Directions
Using the data below, gather each line that includes the word "lines".

+++++

This design comes from an exercise in tuning for small area and a short achievable clock period on the open sky130 flow, not from production work.
At most, simulation tests tie the RTL to the original design; equivalence was not proved.
The RTL of run 1 was laid out without a check of its function.

==> flow/design.v, too long to show whole: its modules and the start of the top module <==
// module easel_alu: 142 lines
// module easel_clz32: 35 lines
// module easel_xu: 296 lines
// module easel_mul_tree: 1919 lines
module easel_xu (
    input  wire        clk,
    input  wire        rst,         
    input  wire        issue,
    input  wire [31:0] instr,
    input  wire [31:0] opa,         
    input  wire [31:0] opb,         
    input  wire        sat_clr,     
    output reg         w1_valid,
    output reg  [4:0]  w1_rd,
    output wire [31:0] w1_data,
    output reg         w3_valid,
    output reg  [4:0]  w3_rd,
    output wire [31:0] w3_data,
    output reg         ill,
    output wire        sat
);
  // ...
==> flow/run.sh <==
#!/bin/bash
# synth_recipe.tcl (not shown) runs the flow's synth.tcl, then flattens the netlist and writes it again
# the make line also repeats each setting of config.mk as NAME=value (left out here)
make -C /OpenROAD-flow-scripts/flow DESIGN_CONFIG=/design/flow/config.mk WORK_HOME=/design/flow/orfs CLKGATE_MAP_FILE= SYNTH_SCRIPT=/design/flow/synth_recipe.tcl finish
==> flow/config.mk <==
export PLATFORM = sky130hd
export DESIGN_NAME = easel_xu
export DESIGN_NICKNAME = easel_xu
export VERILOG_FILES = /design/flow/design.v
export SDC_FILE = /design/flow/constraint.sdc
export NUM_CORES = 4
export LEC_CHECK = 0
export ABC_CLOCK_PERIOD_IN_PS = 5000
export CAP_MARGIN = 20
export CORE_MARGIN = 2
export CORE_UTILIZATION = 55
export SETUP_SLACK_MARGIN = 5
export SLEW_MARGIN = 20
==> flow/constraint.sdc <==
create_clock -name core_clock -period 10.5 [get_ports {clk}]
set_input_delay 2.1000 -clock core_clock [delete_from_list [all_inputs] [get_ports {clk}]]
set_output_delay 2.1000 -clock core_clock [all_outputs]
set_load 0.01 [all_outputs]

+++++

Answer space
// module easel_alu: 142 lines
// module easel_clz32: 35 lines
// module easel_xu: 296 lines
// module easel_mul_tree: 1919 lines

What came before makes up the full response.